Following are the properties need to set under ADVANCED tab:

  • Audit mode: By default it is set to simple. Can be set to verbose if verbose logging is enabled.

  • Users to exclude when fetching audits: A comma-separated list of users that should be excluded from the audits. For example, user1@gmail.com,user2@gmail.com,etc. It is recommended to set this to the user who’s access token is being used by PolicySync, to avoid PolicySync activity from showing up in the audits.

  • Workspaces to get audits from: Set this property if you want to get audits from some but not all workspaces. This is a comma-separated list of workspaces to get audits from. For example, 1023707303840399,1164438425884509. Leave this property blank if you want audits from all workspaces.

The following properties can be changed in the custom properties:

  • ranger.policysync.connector.0.audit.interval.sec=14400:

    As mentioned in the section Notes for delays in loading audits, after loading audits, PolicySync will wait four hours before loading audits again. This property changes the wait time to the specified number of seconds.

    Caution

    If the wait time is reduced, audit frequency gets increased and the Databricks warehouse starts up more often, that increases the costs.
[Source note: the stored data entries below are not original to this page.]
Design axis_matmul2x2, start of the top module:
module axis_matmul2x2(
    input                       clk             ,
    input                       rst             ,
    input                       s_axis_tvalid   ,
    input     [31 : 0]          s_axis_tdata    ,
    input                       s_axis_tlast    ,
    output                      s_axis_tready   ,
    output                      m_axis_tvalid   ,
    output    [31 : 0]          m_axis_tdata    ,
    output                      m_axis_tlast    ,
    input                       m_axis_tready   
);
For scale: roughly 1,400 cells after synthesis, ~290 flip-flops, roughly 72 I/O pins, roughly 14,000 um^2 of cells after synthesis.
make LEC_CHECK=0 ABC_AREA=0 CAP_MARGIN=20 CELL_PAD_IN_SITES_DETAIL_PLACEMENT=2 CELL_PAD_IN_SITES_GLOBAL_PLACEMENT=1 CORE_ASPECT_RATIO=1.29 CORE_MARGIN=7 CORE_UTILIZATION=52 CTS_CLUSTER_DIAMETER=57 CTS_CLUSTER_SIZE=22 HOLD_SLACK_MARGIN=0.07 MIN_ROUTING_LAYER=met2 PLACE_DENSITY=0.47 SLEW_MARGIN=10 finish   # period 10.0 ns
run.sh (not shown) runs the stock make flow with config.mk's settings and CLKGATE_MAP_FILE=.
The first run never finished: it broke off in 4_1_cts with DPL-0033.
==> trial 23 <==
==> flow/design.v <==
`timescale 1ns / 1ps
module dualPortRAM(clk,rst,wr_en,rd_en,din,wr_add,rd_add,dout);
	input clk,rst;
	input wr_en, rd_en;
	input [5:0] wr_add,rd_add;
	input [7:0] din;
	output reg [7:0] dout;
	reg [7:0] ram [63:0];
	integer i;
	always@(posedge clk or posedge rst)begin
		if(rst)begin
			for(i=0;i<64;i=i+1)begin
				ram[i] <= 8'd0;
			end
			dout <=8'd0;
		end
		else begin
			if(wr_en)begin
				ram[wr_add] <= din;
			end
			if(rd_en)begin
				dout <= ram[rd_add];
			end
		end
	end
endmodule
==> flow/run.sh <==
#!/bin/bash
# the make line also repeats each setting of config.mk as NAME=value (left out here)
make -C /OpenROAD-flow-scripts/flow DESIGN_CONFIG=/design/flow/config.mk WORK_HOME=/design/flow/orfs CLKGATE_MAP_FILE= finish
==> flow/config.mk <==
export PLATFORM = sky130hd
export DESIGN_NAME = dualPortRAM
export DESIGN_NICKNAME = dualPortRAM
export VERILOG_FILES = /design/flow/design.v
export SDC_FILE = /design/flow/constraint.sdc
export NUM_CORES = 4
export LEC_CHECK = 0
export CAP_MARGIN = 20
export CORE_MARGIN = 2
export CORE_UTILIZATION = 66
export SETUP_SLACK_MARGIN = 0.59
export SLEW_MARGIN = 20
==> flow/constraint.sdc <==
create_clock -name core_clock -period 2.04 [get_ports {clk}]
set_input_delay 0.4080 -clock core_clock [delete_from_list [all_inputs] [get_ports {clk}]]
set_output_delay 0.4080 -clock core_clock [all_outputs]
set_load 0.01 [all_outputs]
==> build 32 (differences from trial 23) <==
- ABC_AREA: unset -> 0
- CAP_MARGIN: 20 -> 15
- CELL_PAD_IN_SITES_GLOBAL_PLACEMENT: unset -> 1
- CORE_MARGIN: 2 -> 10
- CORE_UTILIZATION: 66 -> 41
- CTS_CLUSTER_DIAMETER: unset -> 44
- CTS_CLUSTER_SIZE: unset -> 46
- GPL_ROUTABILITY_DRIVEN: unset -> 1
- GPL_TIMING_DRIVEN: unset -> 1
- MIN_ROUTING_LAYER: unset -> met2
- PLACE_DENSITY: unset -> 0.38
- SETUP_SLACK_MARGIN: 0.59 -> unset
==> flow/constraint.sdc (replaced) <==
create_clock -name core_clock -period 6.25 [get_ports {clk}]
set_input_delay 1.2500 -clock core_clock [delete_from_list [all_inputs] [get_ports {clk}]]
set_output_delay 1.2500 -clock core_clock [all_outputs]
set_load 0.01 [all_outputs]
==> trial 70 (differences from trial 23) <==
- CORE_UTILIZATION: 66 -> 40
- SETUP_SLACK_MARGIN: 0.59 -> 0.33
==> flow/constraint.sdc (replaced) <==
create_clock -name core_clock -period 3.57 [get_ports {clk}]
set_input_delay 0.7140 -clock core_clock [delete_from_list [all_inputs] [get_ports {clk}]]
set_output_delay 0.7140 -clock core_clock [all_outputs]
set_load 0.01 [all_outputs]
==> build 54 (differences from trial 23) <==
- ABC_AREA: unset -> 1
- CELL_PAD_IN_SITES_DETAIL_PLACEMENT: unset -> 1
- CELL_PAD_IN_SITES_GLOBAL_PLACEMENT: unset -> 2
- CORE_MARGIN: 2 -> 10
- CORE_UTILIZATION: 66 -> 40
- CTS_CLUSTER_SIZE: unset -> 54
- GPL_ROUTABILITY_DRIVEN: unset -> 0
- GPL_TIMING_DRIVEN: unset -> 1
- MAX_ROUTING_LAYER: unset -> met4
- MIN_ROUTING_LAYER: unset -> met2
- SETUP_SLACK_MARGIN: 0.59 -> unset
- SLEW_MARGIN: 20 -> 40
- TNS_END_PERCENT: unset -> 20
==> flow/constraint.sdc (replaced) <==
create_clock -name core_clock -period 2.28 [get_ports {clk}]
set_input_delay 0.4560 -clock core_clock [delete_from_list [all_inputs] [get_ports {clk}]]
set_output_delay 0.4560 -clock core_clock [all_outputs]
set_load 0.01 [all_outputs]
==> notes <==
Clock power: build 32 < trial 70 < build 54 < trial 23.
The highest cell area belongs to trial 23, the lowest to build 32.
The lowest non-clock buffer count belongs to build 32, the highest to trial 23.
Between build 32 and trial 70, the lower critical path depth is in build 32 (gap 2).
In synthesized area, trial 70 and build 32 do not differ.
Trial 23 finished with negative setup slack left. Trial 70 went through all stages and came out clean. Build 54 finished but fails on negative setup slack. Build 32 went through all stages and came out clean.
Routed wire length: trial 70 < build 54 < build 32 < trial 23.
Core utilization, lowest first: trial 70, build 32, build 54, trial 23.
In trial 70 the hold slack is higher than in trial 23, by 0.47 ns.
==> figures <==
item                                                                         build 32                          build 54                 trial 23                          trial 70
Critical path required time                                                   6.75 ns                           1.82 ns                  2.59 ns                           4.07 ns
Warning total across the stage logs                                                38                                30                       31                                30
Number of cells on the worst reg-to-reg path                                        5                                 8                        6                                 9
Crit-path most repeated cell                                                        -                                 -   sky130_fd_sc_hd__buf_4            sky130_fd_sc_hd__buf_4
Wire per inst                                                                41.10 um                          25.86 um                 46.25 um                          36.00 um
Post-CTS Resized                                                                    0                                22                      217                                 0
Clock buffer count in the final layout                                             96                                88                       69                                83
Critical Path Stages                                                                8                                 1                       10                                10
Final Worst Setup Slack                                                      1.320 ns                       -0.01198 ns               -0.4191 ns                         0.3451 ns
Worst Hold Path Cells                                                               1                                 -                        -                                 1
Result of the run                                            timing/DRC/antenna clean                   failed layout checks     failed layout checks     timing/DRC/antenna clean
Reasons for failing layout checks                                                   -              negative setup slack     negative setup slack                                 -
Number of global-route vias before repair                                      26.56k                            34.53k                   22.35k                            18.16k
Post-synth area from yosys stat                                           23780 sq um                       23350 sq um              23780 sq um                       23780 sq um
Met1 Routed Length                                                               0 um                              0 um                 37.51 mm                          42.04 mm
Total standard cell area after synthesis                                  23780 sq um                       23350 sq um              23780 sq um                       23780 sq um
Wire length of the first global-routing pass                                 152.2 mm                          153.4 mm                 163.5 mm                          142.7 mm
Cell with the largest stage delay on the worst path  sky130_fd_sc_hd__clkdlybuf4s50_1  sky130_fd_sc_hd__clkdlybuf4s50_1  sky130_fd_sc_hd__nor4_4  sky130_fd_sc_hd__clkdlybuf4s50_1
Multi-input gate share of the layout cell area                                 0.3647                            0.3314                   0.3635                            0.3570
Power is estimated from default activity; no workload was simulated.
It is NOT RECOMMENDED to lower this property, unless the additional costs of keeping the warehouse up are acceptable.

  • ranger.policysync.connector.0.audit.delay.seconds=7200;

    As mentioned in the section Notes for delays in loading audits, PolicySync will only load audits up to the present time minus one hour. This property changes the wait time to the specified number of seconds.

    Caution

    It is NOT RECOMMENDED to lower this property, as audits can be missed if the logs take more than one hour to reach Amazon S3. The logs do not normally take that long, but the time for audits to reach Amazon S3 can be variable and can depend on the workspace.

Enable audits using the query history API (deprecated)

Prior to centralize audit feature, query history API option was useful to get audit logs using the following link:

Databricks SQL Query History

You can still get the audit logs using the query history API method. For that, set the Audit modeproperty to workspace_api.

However, enable audits using the query history API method is NOT RECOMMENDED, as it has following issues:

  • Getting query history from one workspace, that is the workspace PolicySync is connecting to. Queries from other workspaces will not be loaded from this API.

  • Getting queries done on warehouses. It will not get activity done through notebooks, jobs, or the web UI.

Enable audits using the query history API method does not require any setup. Since the setup for centralized audits method is time consuming, therefore enable audits using the query history API method can be useful to get something for audit without any setup.

However, the audit logs received from enable audits using the query history API method are incomplete, hence in most of the cases its not useful. So this feature is considered to be deprecated, and Privacera DO NOT RECOMMEND to use it.